Reproduce exactly the lines of the material beneath, from the line that contains "um2 | 9953 um2 |" to the line that contains "run H (differences", both included, and no other lines.
Start of Block
==> inputs of build 57 <==
==> flow/design.v <==
module TM_ALU (
    input  wire        clk,
    input  wire        reset,
    input  wire [7:0]  AvgTxLen,
    input  wire [7:0]  InstExed,
    input  wire [7:0]  CurTxLen,
    output wire [7:0]  AvgTxLen_new,
    output wire [7:0]  InstExed_new
);
    reg [15:0] mac_result;  
    reg [7:0]  inc_result;
    reg [15:0] mac_reg;     
    reg [7:0]  inc_reg;      
    reg [7:0]  AvgTxLen_reg;  
    always @(posedge clk) begin
        if (reset) begin
            mac_reg      <= 0;
            inc_reg      <= 0;
            AvgTxLen_reg <= 0;
        end else begin
            mac_result     <= AvgTxLen * InstExed;
            mac_reg      <= mac_result + CurTxLen;
            inc_result     <= InstExed + 1;
            inc_reg      <= inc_result;
            AvgTxLen_reg <= AvgTxLen;  
        end
    end
    reg [7:0] AvgTxLen_new_reg;
    always @(posedge clk) begin
        if (reset) begin
            AvgTxLen_new_reg <= 0;
        end else begin
            if (inc_reg == 0) begin  
                AvgTxLen_new_reg <= 0;
            end else begin
                AvgTxLen_new_reg <= mac_reg / inc_reg;
            end
        end
    end
    assign AvgTxLen_new  = AvgTxLen_new_reg;
    assign InstExed_new = (reset) ? 8'b0 : AvgTxLen_reg;  
endmodule
==> flow/run.sh <==
#!/bin/bash
# the make line also repeats each setting of config.mk as NAME=value (left out here)
make -C /OpenROAD-flow-scripts/flow DESIGN_CONFIG=/design/flow/config.mk WORK_HOME=/design/flow/orfs CLKGATE_MAP_FILE= finish
==> flow/config.mk <==
export PLATFORM = sky130hd
export DESIGN_NAME = TM_ALU
export DESIGN_NICKNAME = TM_ALU
export VERILOG_FILES = /design/flow/design.v
export SDC_FILE = /design/flow/constraint.sdc
export NUM_CORES = 4
export LEC_CHECK = 0
export ABC_AREA = 1
export CAP_MARGIN = 35
export CORE_ASPECT_RATIO = 0.64
export CORE_MARGIN = 3
export CORE_UTILIZATION = 57
export CTS_CLUSTER_DIAMETER = 119
export CTS_CLUSTER_SIZE = 96
export HOLD_SLACK_MARGIN = 0.01
export PLACE_DENSITY_LB_ADDON = 0.09
export SLEW_MARGIN = 30
export TNS_END_PERCENT = 95
==> flow/constraint.sdc <==
create_clock -name core_clock -period 25.7 [get_ports {clk}]
set_input_delay 5.1400 -clock core_clock [delete_from_list [all_inputs] [get_ports {clk}]]
set_output_delay 5.1400 -clock core_clock [all_outputs]
set_load 0.01 [all_outputs]
==> trial 95: changes against build 57 <==
==> flow/config.mk (replaced) <==
export PLATFORM = sky130hd
export DESIGN_NAME = TM_ALU
export DESIGN_NICKNAME = TM_ALU
export VERILOG_FILES = /design/flow/design.v
export SDC_FILE = /design/flow/constraint.sdc
export NUM_CORES = 4
export LEC_CHECK = 0
export ABC_AREA = 1
export CAP_MARGIN = 20
export CORE_MARGIN = 2
export CORE_UTILIZATION = 72
export CTS_CLUSTER_DIAMETER = 365
export CTS_CLUSTER_SIZE = 96
export SLEW_MARGIN = 20
export TNS_END_PERCENT = 10
==> flow/constraint.sdc (replaced) <==
create_clock -name core_clock -period 18.4 [get_ports {clk}]
set_input_delay 3.6800 -clock core_clock [delete_from_list [all_inputs] [get_ports {clk}]]
set_output_delay 3.6800 -clock core_clock [all_outputs]
set_load 0.01 [all_outputs]
==> results <==
|  | build 57 | trial 95 |
|---|---|---|
| Std-Cell Rows | 37 | 42 |
| Placed wire-length estimate after detailed placement | 19.31 mm | 29.15 mm |
| Yosys Instances | 1467 | 1467 |
| Routability Congestion | 0.9154 | 0.8866 |
| Adder and majority gate portion of the synthesized area | 0.2580 | 0.2580 |
| Vertical extent of the die | 111.7 um | 121.6 um |
| Area after detailed placement | 10840 um2 | 12780 um2 |
| Netlist area before placement | 9953 um2 | 9953 um2 |
| Most instantiated flip-flop cell in the synthesis netlist | sky130_fd_sc_hd__dfxtp_1 | sky130_fd_sc_hd__dfxtp_1 |
| Area of the core | 16570 um2 | 13350 um2 |
| Area fraction in compound gates | 0.1138 | 0.1138 |
| Chip width | 171.2 um | 121.6 um |
| Die Size | 19120 um2 | 14780 um2 |
| Number of I/O port buffers | 41 | 41 |
| Mean instance size in the synthesized netlist | 6.785 um2 | 6.785 um2 |
| Cells after DPL | 1730 | 1939 |
| Status | timing/DRC/antenna clean | aborted with a tool error |
| Last stage reached | - | 4_1_cts |
| Core Density at Floorplan | 0.6006 | 0.7457 |
| Worst setup slack after placement | -0.1684 ns | -7.420 ns |
| Number of instances in the synthesized netlist | 1467 | 1467 |

* * *

==> inputs of run M <==
Starts from the design.v that is shown in full above.
make LEC_CHECK=0 ABC_AREA=1 CAP_MARGIN=20 CORE_MARGIN=2 CORE_UTILIZATION=70 SLEW_MARGIN=20 finish   # period 14.3 ns
run.sh (not shown) runs the stock make flow with config.mk's settings and CLKGATE_MAP_FILE=.
==> run H (differences from run M) <==
--- a/flow/config.mk
+++ b/flow/config.mk
@@ -9,4 +9,7 @@
 export CAP_MARGIN = 20
 export CORE_MARGIN = 2
-export CORE_UTILIZATION = 70
+export CORE_UTILIZATION = 72
+export CTS_CLUSTER_DIAMETER = 191
+export PLACE_DENSITY = 0.65
+export SETUP_SLACK_MARGIN = -2.0
 export SLEW_MARGIN = 20
==> flow/constraint.sdc (replaced) <==
create_clock -name core_clock -period 23.6 [get_ports {clk}]
set_input_delay 4.7200 -clock core_clock [delete_from_list [all_inputs] [get_ports {clk}]]
set_output_delay 4.7200 -clock core_clock [all_outputs]
set_load 0.01 [all_outputs]
==> run R (differences from run M) <==
--- a/flow/config.mk
+++ b/flow/config.mk
@@ -6,7 +6,8 @@
 export NUM_CORES = 4
 export LEC_CHECK = 0
-export ABC_AREA = 1
 export CAP_MARGIN = 20
 export CORE_MARGIN = 2
-export CORE_UTILIZATION = 70
+export CORE_UTILIZATION = 65
+export CTS_CLUSTER_DIAMETER = 354
+export SETUP_SLACK_MARGIN = -1.24
 export SLEW_MARGIN = 20
==> flow/constraint.sdc (replaced) <==
create_clock -name core_clock -period 16.3 [get_ports {clk}]
set_input_delay 3.2600 -clock core_clock [delete_from_list [all_inputs] [get_ports {clk}]]
set_output_delay 3.2600 -clock core_clock [all_outputs]
set_load 0.01 [all_outputs]
==> run Y (differences from run M) <==
--- a/flow/config.mk
+++ b/flow/config.mk
@@ -9,4 +9,4 @@
 export CAP_MARGIN = 20
 export CORE_MARGIN = 2
-export CORE_UTILIZATION = 70
+export CORE_UTILIZATION = 72
 export SLEW_MARGIN = 20
==> flow/constraint.sdc (replaced) <==
create_clock -name core_clock -period 43.8 [get_ports {clk}]
set_input_delay 8.7600 -clock core_clock [delete_from_list [all_inputs] [get_ports {clk}]]
set_output_delay 8.7600 -clock core_clock [all_outputs]
set_load 0.01 [all_outputs]
==> CHANGELOG.md <==
## Flow update

- Status: timing/DRC/antenna clean
- Die span in y: 122 um
- Synth Area in Compound Gates: a little under an eighth
- Placed Cells: ~1600
- Placed inst area: 10400 um2
- Die W: around 120 um
- Post-synthesis cell area: ~10000 um2
- Count of different cell masters after synthesis: roughly 54
- Yosys top cell area share: a little under a fifth
- Mux frac, synth: 0%
That was run Y.
==> CHANGELOG.md <==
### Implementation results

- Status: did not finish
- Step where the flow halted: clock tree synthesis
- Error message: [ERROR DPL-0038] Utilization greater than 100%, impossible to legalize
- Yosys top cell area share: a little under a fifth
- Die span in y: 126 um
- Synth Area in Compound Gates: a little over a fifth
- Mux frac, synth: roughly 4.6%
- Post-synthesis cell area: 9680 um2
- Placed Cells: 1649
That was run R.
==> CHANGELOG.md <==
### Implementation results

- Die span in y: 123 um
- Synth Area in Compound Gates: 11.4%
- Status: did not finish
- Die W: about 120 um
- Yosys top cell area share: 18.4%
- Post-synthesis cell area: 9950 um2
- Placed inst area: 12900 um2
- Placed Cells: 1947
- Step where the flow halted: clock tree synthesis
- Error message: [ERROR DPL-0038] Utilization greater than 100%, impossible to legalize
- Count of different cell masters after synthesis: 54
That was run M.
==> CHANGELOG.md <==
### Implementation results

- DP Worst Slack: -3.29 ns
- Status: did not finish
- Mux frac, synth: 0%
- Count of different cell masters after synthesis: 54
- Synth Area in Compound Gates: 11.4%
- Error message: [ERROR DPL-0038] Utilization greater than 100%, impossible to legalize
- Yosys top cell area share: between 10% and 20%
- Step where the flow halted: clock tree synthesis
- Die span in y: 122 um
- Post-synthesis cell area: around 10000 um2
- Core box area: 13300 um2
That was run H.

* * *

==> inputs of 01-04 <==
Starts from the design.v that is shown in full above.
Settings: LEC_CHECK=0, CAP_MARGIN=20, CORE_MARGIN=2, CORE_UTILIZATION=58, SLEW_MARGIN=20; clock period 16.2 ns.
==> 05-20: changes against 01-04 <==
Settings changed: ABC_AREA set to 1, CORE_MARGIN 2 to 5, CORE_UTILIZATION 58 to 67, CTS_CLUSTER_DIAMETER set to 333, HOLD_SLACK_MARGIN set to 0.06, SETUP_SLACK_MARGIN set to -2.0.
==> flow/constraint.sdc (replaced) <==
create_clock -name core_clock -period 30.0 [get_ports {clk}]
set_input_delay 6.0000 -clock core_clock [delete_from_list [all_inputs] [get_ports {clk}]]
set_output_delay 6.0000 -clock core_clock [all_outputs]
set_load 0.01 [all_outputs]
==> comparison table <==
Number of standard cells after synthesis: 01-04 1161; 05-20 1467
Xor/xnor share of the synthesized area: 01-04 0.0561; 05-20 0.0607
Core area: 01-04 16500 um2; 05-20 14500 um2
Share of cell area taken by muxes after synthesis: 01-04 0.0460; 05-20 0
Synthesized-area fraction occupied by adder cells: 01-04 0.266; 05-20 0.258
Outcome: 01-04 aborted with a tool error; 05-20 complete, no violations
Failing step: 01-04 global routing; 05-20 -
Placed cell area: 01-04 12900 um2; 05-20 10500 um2
Fraction of the mapped netlist area in compound gates: 01-04 0.211; 05-20 0.114
Ys cells: 01-04 1161; 05-20 1467
Worst slack at placement: 01-04 -10810 ps; 05-20 1610 ps
Row cnt: 01-04 47; 05-20 44
Mean Syn Cell Area: 01-04 8.34 um2; 05-20 6.78 um2
Number of nets produced by synthesis: 01-04 1370; 05-20 1676
Placed wire-length estimate after detailed placement: 01-04 22500 um; 05-20 17200 um
Number of resized instances in the post-cts repair step: 01-04 73; 05-20 0
Most frequently used cell type in the post-synthesis netlist: 01-04 ha_1; 05-20 nand2_1
Distinct lib cells used: 01-04 86; 05-20 54
Area enclosed by the die boundary: 01-04 17700 um2; 05-20 17400 um2
Share of the synthesized area in the top cell type: 01-04 0.189; 05-20 0.184
Cell total after placement: 01-04 1686; 05-20 1653
Sequential area share after synthesis: 01-04 0.157; 05-20 0.153
Horizontal die size: 01-04 133 um; 05-20 132 um
Final weighted congestion in routability-driven placement: 01-04 0.908; 05-20 0.891
Die height: 01-04 133 um; 05-20 132 um
Mapped Area: 01-04 9680 um2; 05-20 9950 um2
Total cell area reported by yosys after synthesis: 01-04 9680 um2; 05-20 9950 um2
End of Block
--- EXERCISE ANSWER ---
| Netlist area before placement | 9953 um2 | 9953 um2 |
| Most instantiated flip-flop cell in the synthesis netlist | sky130_fd_sc_hd__dfxtp_1 | sky130_fd_sc_hd__dfxtp_1 |
| Area of the core | 16570 um2 | 13350 um2 |
| Area fraction in compound gates | 0.1138 | 0.1138 |
| Chip width | 171.2 um | 121.6 um |
| Die Size | 19120 um2 | 14780 um2 |
| Number of I/O port buffers | 41 | 41 |
| Mean instance size in the synthesized netlist | 6.785 um2 | 6.785 um2 |
| Cells after DPL | 1730 | 1939 |
| Status | timing/DRC/antenna clean | aborted with a tool error |
| Last stage reached | - | 4_1_cts |
| Core Density at Floorplan | 0.6006 | 0.7457 |
| Worst setup slack after placement | -0.1684 ns | -7.420 ns |
| Number of instances in the synthesized netlist | 1467 | 1467 |

* * *

==> inputs of run M <==
Starts from the design.v that is shown in full above.
make LEC_CHECK=0 ABC_AREA=1 CAP_MARGIN=20 CORE_MARGIN=2 CORE_UTILIZATION=70 SLEW_MARGIN=20 finish   # period 14.3 ns
run.sh (not shown) runs the stock make flow with config.mk's settings and CLKGATE_MAP_FILE=.
==> run H (differences from run M) <==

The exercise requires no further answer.